The General Theory of Employment, Interest and Money
A Guide to NEW BOOKS ABOUT BUSINESS
FOR those interested in the evolution of President Roosevelt’s tax philosophy — and who is n’t? — John Maynard Keynes’s new volume should be required reading. It will come as a shock to many to learn that Mr. Keynes has gone over to the so-called ‘heretic’ economists.
[Harcourt, Brace, $2.75]
IN the intervals of a busy public life, Mr. Keynes has been tentatively reaching out for an economic theory to explain our economic maladjustment. With dazzling insouciance he has gone from ‘position’ to ‘position.’ A new one has always seemed to promise the definitive position.
One still hears debates on his five-year-old double-decker Treatise on Money. But the excitement over its successor will be even greater, for in this volume the theory is born at last - and shatteringly. Keynes has thrown overboard as outmoded cargo the entire abracadabra of the classical tradition in which he was trained, and lined up with heretics upon whom the classicists have been wont to look disparagingly. In Mr. Keynes’s new work, Mandeville, J. A. Hobson, and Silvio Gesel come into their own, under-consumptionists all; though, like Bottom, they would find themselves translated.
The matter in hand is thrift. In the good old days when it was a crime to sell the United States short, I recall that the old virtue of individual abstinence used to come in for much castigation. Personal thrift was the enemy of the New Era. One must buy so that the wheels of industry might keep on circulating. Even the cautious Owen D. Young lent his influential voice to the chorus, and pleaded for what he vaguely called moderate thrift. Now, after the blizzard, as those who followed the advice are busy boondoggling, we learn that the corporations should have been equally thriftless and then all would have been well.
This is the philosophy, it will be seen, upon which Mr. Roosevelt acted in calling for a tax on corporate income which is not distributed in dividends. The object is, of course, to raise revenue. But the social aim is concurrently to drive money out of savings into spendable income. To that extent it applies the Keynes doctrines. But to allow the argument to stay there would be to leave Mr. Keynes in midair — and the economic system still in a state of anarchy. To Mr. Keynes, investing is as important as spending, and he breaks new ground in denying an antithetical relation between the two — i.e., that investing is merely a function of abstained spending. An increase in spending, he says, makes for new investing, and vice versa; and he would expand both. But there would still be trouble, and, to avoid it, Mr. Keynes would synchronize the ‘propensity to consume with the inducement to invest.’

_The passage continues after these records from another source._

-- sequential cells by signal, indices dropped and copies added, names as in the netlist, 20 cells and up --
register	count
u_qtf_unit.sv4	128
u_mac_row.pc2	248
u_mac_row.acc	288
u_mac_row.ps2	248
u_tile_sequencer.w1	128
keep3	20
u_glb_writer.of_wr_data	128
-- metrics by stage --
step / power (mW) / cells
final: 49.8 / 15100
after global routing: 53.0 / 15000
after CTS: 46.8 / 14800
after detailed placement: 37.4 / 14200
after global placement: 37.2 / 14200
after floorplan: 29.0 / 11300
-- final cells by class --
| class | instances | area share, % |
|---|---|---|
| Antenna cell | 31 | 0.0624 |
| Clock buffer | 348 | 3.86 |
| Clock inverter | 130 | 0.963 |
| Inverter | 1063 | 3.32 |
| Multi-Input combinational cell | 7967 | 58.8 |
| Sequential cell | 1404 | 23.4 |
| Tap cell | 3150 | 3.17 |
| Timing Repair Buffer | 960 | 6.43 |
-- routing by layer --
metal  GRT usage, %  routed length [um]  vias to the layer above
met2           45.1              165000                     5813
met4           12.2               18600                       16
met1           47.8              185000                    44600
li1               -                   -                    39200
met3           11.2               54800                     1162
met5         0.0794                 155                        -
Background: an optimization exercise with open tools, aiming at small area, a short achievable clock period and few clock cycles per item. Do not read the settings as production practice. Where RTL was checked, it was by simulation tests only, not by an equivalence proof against the original.

// hsl_to_rgb_converter
module hsl_to_rgb_converter (
	input  logic clk,
	input  logic arst_n,
	input  logic hsl_valid,
	output logic hsl_stall,
	input  hsl_pkg::hsl_t hsl,
	output logic rgb_valid,
	input  logic rgb_stall,
	output hsl_pkg::rgb_t rgb
);
Settings: LEC_CHECK=0, CAP_MARGIN=20, CORE_MARGIN=2, CORE_UTILIZATION=40, SETUP_SLACK_MARGIN=2.0, SLEW_MARGIN=20, SYNTH_HIERARCHICAL=1, SYNTH_MINIMUM_KEEP_SIZE=0; clock period 7.0 ns.
run.sh (not shown) runs the stock make flow with config.mk's settings and CLKGATE_MAP_FILE= SYNTH_SCRIPT=/design/flow/synth_recipe.tcl, a recipe that flattens the netlist after the stock synthesis.
Then changed:
--- a/flow/config.mk
+++ b/flow/config.mk
@@ -9,5 +9,5 @@
 export CORE_MARGIN = 2
 export CORE_UTILIZATION = 40
-export SETUP_SLACK_MARGIN = 2.0
+export SETUP_SLACK_MARGIN = 3.0
 export SLEW_MARGIN = 20
 export SYNTH_HIERARCHICAL = 1
Clock-buffer cell count goes up by 2. Cell count rose by about 2.2%. Sequential share of layout area drops by 1.3 points. Wire length grows by about 7%. Utilization is higher by 2.1 points.
No functional check of the RTL was part of any run of this note.

* * *

## main
Another version of the RTL of hsl_to_rgb_converter (not shown whole).
For scale: roughly 1500 cells after synthesis, ~180 flip-flops, about 63 I/O pins.
clock: 7.0 ns
lec_check: 0
cap_margin: 20
core_margin: 2
core_utilization: 40
setup_slack_margin: 3.0
slew_margin: 20
synth_hierarchical: 1
synth_minimum_keep_size: 0
main completed end to end with timing, DRC and antenna clean.
#### Input delta (the feature branch over main)
# main
export LEC_CHECK = 0
export CAP_MARGIN = 20
export CORE_MARGIN = 2
export CORE_UTILIZATION = 40
export SETUP_SLACK_MARGIN = 3.0
export SLEW_MARGIN = 20
export SYNTH_HIERARCHICAL = 1
export SYNTH_MINIMUM_KEEP_SIZE = 0
create_clock -name core_clock -period 7.0 [get_ports {clk}]
# the feature branch
export LEC_CHECK = 0
export CAP_MARGIN = 20
export CORE_MARGIN = 2
export CORE_UTILIZATION = 40
export SETUP_SLACK_MARGIN = 3.4
export SLEW_MARGIN = 20
export SYNTH_HIERARCHICAL = 1
export SYNTH_MINIMUM_KEEP_SIZE = 0
create_clock -name core_clock -period 7.0 [get_ports {clk}]
Results
The lower critical path depth came out of the feature branch. The feature branch gives more post-route worst setup slack than main did. Between main and the feature branch, the post-placement cell area figures differ only marginally. Looking at commonest non-fill, non-tap cell in the layout, the sky130_fd_sc_hd__edfxtp_1 result is from the feature branch; the sky130_fd_sc_hd__fa_1 one comes from main. Diff the feature branch..main | via-per-instance ratio | negligible. Min count of clock-buffer cells in the layout across main and the feature branch: the feature branch. Sequential fraction of total cell area, main and the feature branch: lower on the feature branch. Compared to main, the feature branch has core utilization 1.6 points higher. met3 layer wire length in the routed design grows by a few percent when moving from main to the feature branch.
No run of this note included a check of the RTL's function; only the layout flow was run.

* * *

== run A ==
Another version of the RTL of hsl_to_rgb_converter (not shown whole).
Size in the first run: about 190 flip-flops, roughly 63 I/O pins, roughly 0.017 mm² of cells after synthesis.
Settings: LEC_CHECK=0, CAP_MARGIN=20, CORE_MARGIN=2, CORE_UTILIZATION=40, SETUP_SLACK_MARGIN=3.0, SLEW_MARGIN=20, SYNTH_HIERARCHICAL=1, SYNTH_MINIMUM_KEEP_SIZE=0; clock period 7.0 ns.
Run A finished all stages; the layout is clean.
Testbench counts of run A, summed over its fixed seeds: cycles 16,032, items 16,000.
Here is what was changed in the inputs of run B compared with run A.
==> flow/flow/run.sh (new file) <==
#!/bin/bash
# Layout flow: the standard flow (standard.sh) unchanged, except that the
# port buffers that global placement inserts are buf_2 cells rather than the
# default choice. Its full output goes to standard.log in this folder.
cp standard.sh standard_sh.txt.log
export BUFFER_PORTS_ARGS="-buffer_cell sky130_fd_sc_hd__buf_2"
bash standard.sh > standard.log 2>&1
==> flow/standard.sh (new file) <==
#!/bin/bash
# synth_recipe.tcl (not shown) runs the flow's synth.tcl, then flattens the netlist and writes it again
# the make line also repeats each setting of config.mk as NAME=value (left out here)
make -C /OpenROAD-flow-scripts/flow DESIGN_CONFIG=/design/flow/config.mk WORK_HOME=/design/flow/orfs CLKGATE_MAP_FILE= SYNTH_SCRIPT=/design/flow/synth_recipe.tcl "${@:-finish}"
removed: flow/run.sh
Findings:
- Multi-input combinational cell area of run B falls short of that of run A slightly.
- Looking at worst setup path category, the reg2reg result is from run B; the in2out one comes from run A.
- On cell count after placement, run B and run A are neck and neck.
- Changes observed in run B relative to run A: critical path depth +14, worst slack after detailed placement grew by 0.16 ns, final cycle utilization of the critical path went down.
- Compared with run A, placement density in the core of run B is lower.
For run C, these inputs were changed with respect to run B:
- a change of CORE_UTILIZATION from 40 to 55
Findings:
For run B and run C, there was not a single run that failed to finish clean. In run C, the number of gates on the worst path with buffers counted came out 6 below the value in run B. Summary of run C over run B: non-clock buffer count in the final layout moved up; synthesis-to-finish area growth moved up; height of the die moved down; share of the cycle needed by the critical path after routing moved up. On final count of pins violating max slew, run B and run C are neck and neck.
What run D does differently from run C at the input level:
- CORE_UTILIZATION: 55 -> 40
- ABC_AREA: unset -> 1
--- outcome ---
Every run in the comparison, run C and run D, completed the flow with a clean layout.
From run C to run D the numbers moved as follows: number of buffers on the longest clock path level; utilization down 18 points.
From run C to run D the numbers moved as follows: summed area of non-filler cells in the final layout roughly the same, final-layout fill cell count now sits higher, first-pass GRT wire length went up about 10%.
For run C, the startpoint of the worst setup timing path was r3[25], unlike run D, where it was rgb_stall.
DRC marker count from the first detailed-route iteration (run D vs. run C) decreases by more than a quarter
Die height, run C and run D: smaller value in run C

* * *

hsl_to_rgb_converter, a different RTL version from the one above (not shown whole).
Size in the first run: roughly 190 flip-flops, about 63 I/O pins, ~19000 um^2 of cells after synthesis.
Settings: LEC_CHECK=0, CAP_MARGIN=20, CORE_MARGIN=2, CORE_UTILIZATION=40, SLEW_MARGIN=20, SYNTH_HIERARCHICAL=1, SYNTH_MINIMUM_KEEP_SIZE=0; clock period 7.0 ns.
Stock flow here: none of the scripts above is used.
==> next run, changes <==
--- a/flow/config.mk
+++ b/flow/config.mk
@@ -9,4 +9,5 @@
 export CORE_MARGIN = 2
 export CORE_UTILIZATION = 40
+export SETUP_SLACK_MARGIN = 3.0
 export SLEW_MARGIN = 20
 export SYNTH_HIERARCHICAL = 1
After rerunning: Wire length rose by 4.5%; design area climbs by 3.9%; via count rises by 2.5%; global-route usage grows by 0.67 points.
No functional check of the RTL was part of any run of this note.

* * *

Another version of the RTL of hsl_to_rgb_converter (not shown whole).
For scale: about 1700 cells after synthesis, ~180 flip-flops, ~0.017 mm² of cells after synthesis.
// hsl_to_rgb_converter
module hsl_to_rgb_converter (
	input  logic clk,
	input  logic arst_n,
	input  logic hsl_valid,
	output logic hsl_stall,
	input  hsl_pkg::hsl_t hsl,
	output logic rgb_valid,
	input  logic rgb_stall,
	output hsl_pkg::rgb_t rgb
);
export LEC_CHECK = 0
export ABC_AREA = 1
export CAP_MARGIN = 20
export CORE_MARGIN = 2
export CORE_UTILIZATION = 40
export CTS_BUF_LIST = sky130_fd_sc_hd__clkbuf_8
export SETUP_SLACK_MARGIN = 3.5
export SLEW_MARGIN = 20
export SYNTH_HIERARCHICAL = 1
export SYNTH_MINIMUM_KEEP_SIZE = 0
create_clock -name core_clock -period 7.0 [get_ports {clk}]
standard.sh (not shown) runs the stock make flow with config.mk's settings and CLKGATE_MAP_FILE= SYNTH_SCRIPT=/design/flow/synth_recipe.tcl, a recipe that flattens the netlist after the stock synthesis.
==> flow/flow/run.sh <==
#!/bin/bash
# Layout flow: the standard flow (standard.sh) unchanged, except that the
# port buffers that global placement inserts are buf_2 cells rather than the
# default choice. Its full output goes to standard.log in this folder.
cp standard.sh standard_sh.txt.log
export BUFFER_PORTS_ARGS="-buffer_cell sky130_fd_sc_hd__buf_2"
bash standard.sh > standard.log 2>&1
The baseline completed without violations.
Testbench counts at the start, summed over its fixed seeds: cycles 16,032, items 16,000.
Next try:
- CTS_BUF_LIST: sky130_fd_sc_hd__clkbuf_8 -> default
Effect:
- The new run produced a clean layout
- routed wire length grows slightly
- area after synthesis does not change
- clock-buffer cell count does not change
- non-clock buffer count shrinks by 1
- via count grows slightly
- cell count stays the same
- cell area grows slightly
- die area does not change

* * *

RTL: one of the versions met above, not the one the previous note started from.
Size in the first run: about 1500 cells after synthesis, roughly 190 flip-flops.
Settings: LEC_CHECK=0, CAP_MARGIN=20, CORE_MARGIN=2, CORE_UTILIZATION=40, SETUP_SLACK_MARGIN=3.4, SLEW_MARGIN=20, SYNTH_HIERARCHICAL=1, SYNTH_MINIMUM_KEEP_SIZE=0; clock period 7.0 ns.
Scripts as last shown in full above: flow/flow/run.sh
Testbench counts at the start, summed over its fixed seeds: cycles 16,032, items 16,000.
Next try:
Settings changed: ABC_AREA from default to 1, CORE_UTILIZATION 40 to 55, SETUP_SLACK_MARGIN 3.4 to 3.0.
Core utilization increases by 13 points.
Hold slack got worse by 6.2 ps.
Global-route usage increases by 8.0 points.
Cell area decreases by 5.6%.
Synthesized cell count increases by 15%.

* * *

Setup of build 91:
hsl_to_rgb_converter, a different RTL version from the one above (not shown whole).
Size in the first run: ~1700 cells after synthesis, roughly 180 flip-flops, roughly 63 I/O pins.
export LEC_CHECK = 0
export ABC_AREA = 1
export CAP_MARGIN = 20
export CORE_MARGIN = 2
export CORE_UTILIZATION = 40
export CTS_BUF_LIST = sky130_fd_sc_hd__clkbuf_8
export SETUP_SLACK_MARGIN = 3.5
export SLEW_MARGIN = 20
export SYNTH_HIERARCHICAL = 1
export SYNTH_MINIMUM_KEEP_SIZE = 0
create_clock -name core_clock -period 7.0 [get_ports {clk}]
Scripts as last shown in full above: flow/flow/run.sh
Testbench counts of build 91, summed over its fixed seeds: cycles 16,032, items 16,000.
Here is what was changed in the inputs of build 81 compared with build 91.
-- flow/config.mk --
<<< build 91, line 10
export CORE_MARGIN = 2
export CORE_UTILIZATION = 40
export CTS_BUF_LIST = sky130_fd_sc_hd__clkbuf_8
export SETUP_SLACK_MARGIN = 3.5
export SLEW_MARGIN = 20
export SYNTH_HIERARCHICAL = 1
>>> build 81, line 10
export CORE_MARGIN = 2
export CORE_UTILIZATION = 40
export SETUP_SLACK_MARGIN = 3.8
export SLEW_MARGIN = 20
export SYNTH_HIERARCHICAL = 1
Findings:
Count of buffering cells on the critical path with inverters included was lower in build 81 than in build 91.
Build 81 against build 91: synthesized cell count was more or less identical; top achievable clock speed picked up an extra 0.62%.
Changes observed in build 81 relative to build 91: portion of the clock cycle consumed by the worst path in the final layout down 0.30 points.
Sequential cell count came out exactly the same in build 91 and build 81.
Build 91 → build 81: layout-stage area growth over the synthesis result has increased, final critical delay including setup and external delays has decreased, cell count has increased.
[inputs] build 20 vs build 81
-- flow/config.mk --
<<< build 81, line 10
export CORE_MARGIN = 2
export CORE_UTILIZATION = 40
export SETUP_SLACK_MARGIN = 3.8
export SLEW_MARGIN = 20
export SYNTH_HIERARCHICAL = 1
>>> build 20, line 10
export CORE_MARGIN = 2
export CORE_UTILIZATION = 40
export SETUP_SLACK_MARGIN = 3.0
export SLEW_MARGIN = 20
export SYNTH_HIERARCHICAL = 1
[summary]
- Compared with build 81, in build 20 final design instance area without fill shrank by 12%; fraction of final layout cells with drive strength greater than 1 shrank by 18 points; total area of multi-input combinational cells shrank by 9.2%; worst setup slack shrank by 300 ps; final layout net count shrank by 149.
- Build 20 — critical path depth 4 higher, build 81 as reference
Here is what was changed in the inputs of build 73 compared with build 20.
-- flow/config.mk --
<<< build 20, line 6
export NUM_CORES = 4
export LEC_CHECK = 0
export ABC_AREA = 1
export CAP_MARGIN = 20
export CORE_MARGIN = 2
>>> build 73, line 6
export NUM_CORES = 4
export LEC_CHECK = 0
export CAP_MARGIN = 20
export CORE_MARGIN = 2
==> summary.txt <==
Timing-limited maximum frequency (build 73 / build 20): 0.886. In terms of latest clock arrival within the worst-skew pair, build 20 and build 73 differ only marginally.

## port drivers added, routing unchanged
The results above use ideal ports. As a check the final layouts listed here were re-extracted and re-timed, cells and wires unchanged.
Step 1: set_driving_cell puts a clkbuf_16 on clk and a buf_2 on each other input, an assumption about the parent block.
Step 2 also shifts input and output timing later by t, the mid clock arrival at the registers, as if the neighbouring blocks saw the same clock.
Three values: no drivers, after step 1, after step 2; two values: the first two.
| run | shift t [ns] | setup WS [ns] | worst setup path after step 2 | latest minus earliest clock arrival (ns) |
|---|---|---|---|---|
| the first run of note 1 | 0.499 | 2.161 / 2.161 / 2.161 | register to register | 0.016 / 0.015 |
| the second run of note 1 | 0.504 | 2.485 / 2.485 / 2.485 | register to register | 0.015 / 0.015 |
| main | 0.501 | 3.094 / 3.094 / 2.925 | input to register | 0.013 / 0.012 |
| the feature branch | 0.514 | 3.145 / 3.145 / 3.125 | input to register | 0.010 / 0.011 |
| run A | 0.494 | 3.123 / 3.098 / 2.972 | input to register | 0.016 / 0.016 |
| run B | 0.498 | 3.153 / 3.153 / 3.153 | register to register | 0.015 / 0.015 |
| run C | 0.493 | 3.060 / 3.060 / 3.060 | register to register | 0.018 / 0.018 |
| run D | 0.518 | 3.195 / 3.175 / 3.175 | input to output | 0.020 / 0.020 |
| the first run of note 4 | 0.525 | 2.610 / 2.610 / 2.610 | register to register | 0.016 / 0.016 |
| the second run of note 4 | 0.517 | 3.024 / 3.024 / 3.017 | input to register | 0.024 / 0.024 |
| the first run of note 5 | 0.536 | 3.575 / 3.549 / 3.549 | input to output | 0.016 / 0.016 |
| the second run of note 5 | 0.492 | 3.570 / 3.545 / 3.545 | input to output | 0.012 / 0.012 |
| the first run of note 6 | 0.508 | 3.143 / 3.143 / 3.143 | register to register | 0.021 / 0.021 |
| the second run of note 6 | 0.490 | 3.172 / 3.145 / 3.145 | input to output | 0.017 / 0.017 |
| build 91 | 0.532 | 3.574 / 3.574 / 3.574 | register to register | 0.021 / 0.020 |
| build 81 | 0.493 | 3.595 / 3.595 / 3.595 | register to register | 0.012 / 0.012 |
| build 20 | 0.498 | 3.291 / 3.291 / 3.291 | register to register | 0.019 / 0.018 |
| build 73 | 0.499 | 2.812 / 2.812 / 2.812 | register to register | 0.015 / 0.016 |
After both steps setup and hold are still met in every run listed. For main, which loses most, drivers alone change the setup slack by 0.000 ns; drivers and shift together by -0.169 ns.
Context: an optimization exercise on an open-source flow, tuned for small area. The choices shown serve that exercise and are no tape-out recipe. Only simulation tests tie the RTL to the original design; equivalence was not proved.

Setup of rev 12:
==> module conv1_line_buffer, before the edit <==
module conv1_line_buffer (
    input  logic         clk_i,
    input  logic         reset_i,
    input  logic         pixel_valid_i,
    input  logic [7:0]   pixel_i,
    input  logic         sof_i,
    output logic [151:0] sr_o,
    output logic [71:0]  tapn_o,
    output logic         win_valid_o,
    output logic         win_rodd_o,
    output logic         win_codd_o
);
    logic [5:0] pos_q;
    logic [5:0] pos_c;
    assign pos_c = sof_i ? 6'd0 : pos_q;
    always_comb begin
        for (int kr = 0; kr < 3; kr++) begin
            for (int kc = 0; kc < 3; kc++) begin
                tapn_o[8*(3*kr+kc) +: 8] = ~sr_o[8*((2-kr)*8 + 2 - kc) +: 8];
            end
        end
    end
    always_ff @(posedge clk_i) begin
        if (reset_i) begin
            pos_q       <= '0;
            win_valid_o <= 1'b0;
        end else begin
            win_valid_o <= pixel_valid_i && (pos_c[5:4] != 2'b00) && (pos_c[2:1] != 2'b00);
            if (pixel_valid_i) begin
                pos_q <= pos_c + 6'd1;
            end
        end
    end
    always_ff @(posedge clk_i) begin
        if (pixel_valid_i) begin
            sr_o       <= {sr_o[143:0], pixel_i};
            win_rodd_o <= pos_c[3];
            win_codd_o <= pos_c[0];
        end
    end
endmodule
==> module conv1_max_pool, before the edit <==
module conv1_max_pool (
    input  logic         clk_i,
    input  logic         reset_i,
    input  logic         sum_valid_i,
    input  logic         sum_rodd_i,
    input  logic         sum_codd_i,
    input  logic [39:0]  sum_a_i,
    input  logic [39:0]  sum_b_i,
    input  logic [39:0]  sum_c_i,
    output logic         pool_valid_o,
    output logic [39:0]  pool_data_o
);
    logic [18:0] q0_q [2];
    logic [18:0] q1_q [2];
    logic [18:0] q2_q [2];
    logic [18:0] max_c [2];
    logic [19:0] sum_c [2];
    for (genvar f = 0; f < 2; f++) begin : g_sum
        conv1_sum_rows sum_rows_inst (
            .a_i   (sum_a_i[20*f +: 20]),
            .b_i   (sum_b_i[20*f +: 20]),
            .c_i   (sum_c_i[20*f +: 20]),
            .sum_o (sum_c[f])
        );
    end
    always_comb begin
        for (int f = 0; f < 2; f++) begin
            logic [18:0] other;
            logic [19:0] s;
            s = sum_c[f];
            if (sum_codd_i) begin
                other = q0_q[f];
            end else if (sum_rodd_i) begin
                other = q2_q[f];
            end else begin
                other = '0;
            end
            if (!s[19] && s[18:0] > other) begin
                max_c[f] = s[18:0];
            end else begin
                max_c[f] = other;
            end
            pool_data_o[20*f +: 20] = {1'b0, max_c[f]};
        end
    end
    assign pool_valid_o = sum_valid_i && sum_rodd_i && sum_codd_i;
    always_ff @(posedge clk_i) begin
        if (sum_valid_i) begin
            for (int f = 0; f < 2; f++) begin
                q0_q[f] <= max_c[f];
                if (!sum_codd_i) begin
                    q1_q[f] <= q0_q[f];
                    q2_q[f] <= q1_q[f];
                end
            end
        end
    end
endmodule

How is the plan of action to be realized? By the method that Mr. Nock so heartily detests—state action. The state must control the supply of money and use its tax policy with an eye on ‘sharing the income.’ For all practical purposes the former control has been achieved through the Banking Act of 1935, and tax policy is becoming as much redistributist as fiscal. Next in the Keynesian order of state business is the maintenance of a rate of interest sufficiently below the profit rate to impel entrepreneurs to borrow from investors. This, too, has been managed under the New Deal. Nevertheless, as the New Deal goes to the polls after four years, conditions of full employment have not been attained by a long shot. There is a third weapon, and with it the Keynesian roster of state weapons concludes. This is the socialization of investment. One would invest one’s savings, that is to say, through the government in whatever enterprises the government thought suitable.
It does not require much imagination to appreciate that to establish such a Capital Issues Board in Washington would be to open a Pandora’s box of non-economic problems. Think of the lobby it would call into being. The tariff is perhaps a precedent. As Mr. Hoover once said, the tariff has always been a local problem, never the national problem that it ought to be. The new problem would be worse than local — it would be a nation-wide tug of war. The warfare that would be invited in the anterooms of a Capital Issues Board would be even more bitter than the warfare that will presently break out in the cloisters over Mr. Keynes’s book. Competitors would naturally fight against the grant of permission to float issues in favor of enterprises that wanted to extend their capacity. Professor Sumner H. Slichter once discussed socialization of investment. His chief objection, as I recall, was that those issues which promised the greatest savings in cost and which would thus create the most formidable and successful competition — in other words, the best and most deserving issues — would naturally be the ones most vigorously opposed. The state even in its moments of greatest omnipotence may be merely a tool of the most powerful pressure group.
Mr. Keynes has given the world a book which is bound to create a cleavage among his lay as well as his economist readers for reasons other than those that lie in the validity of his equations.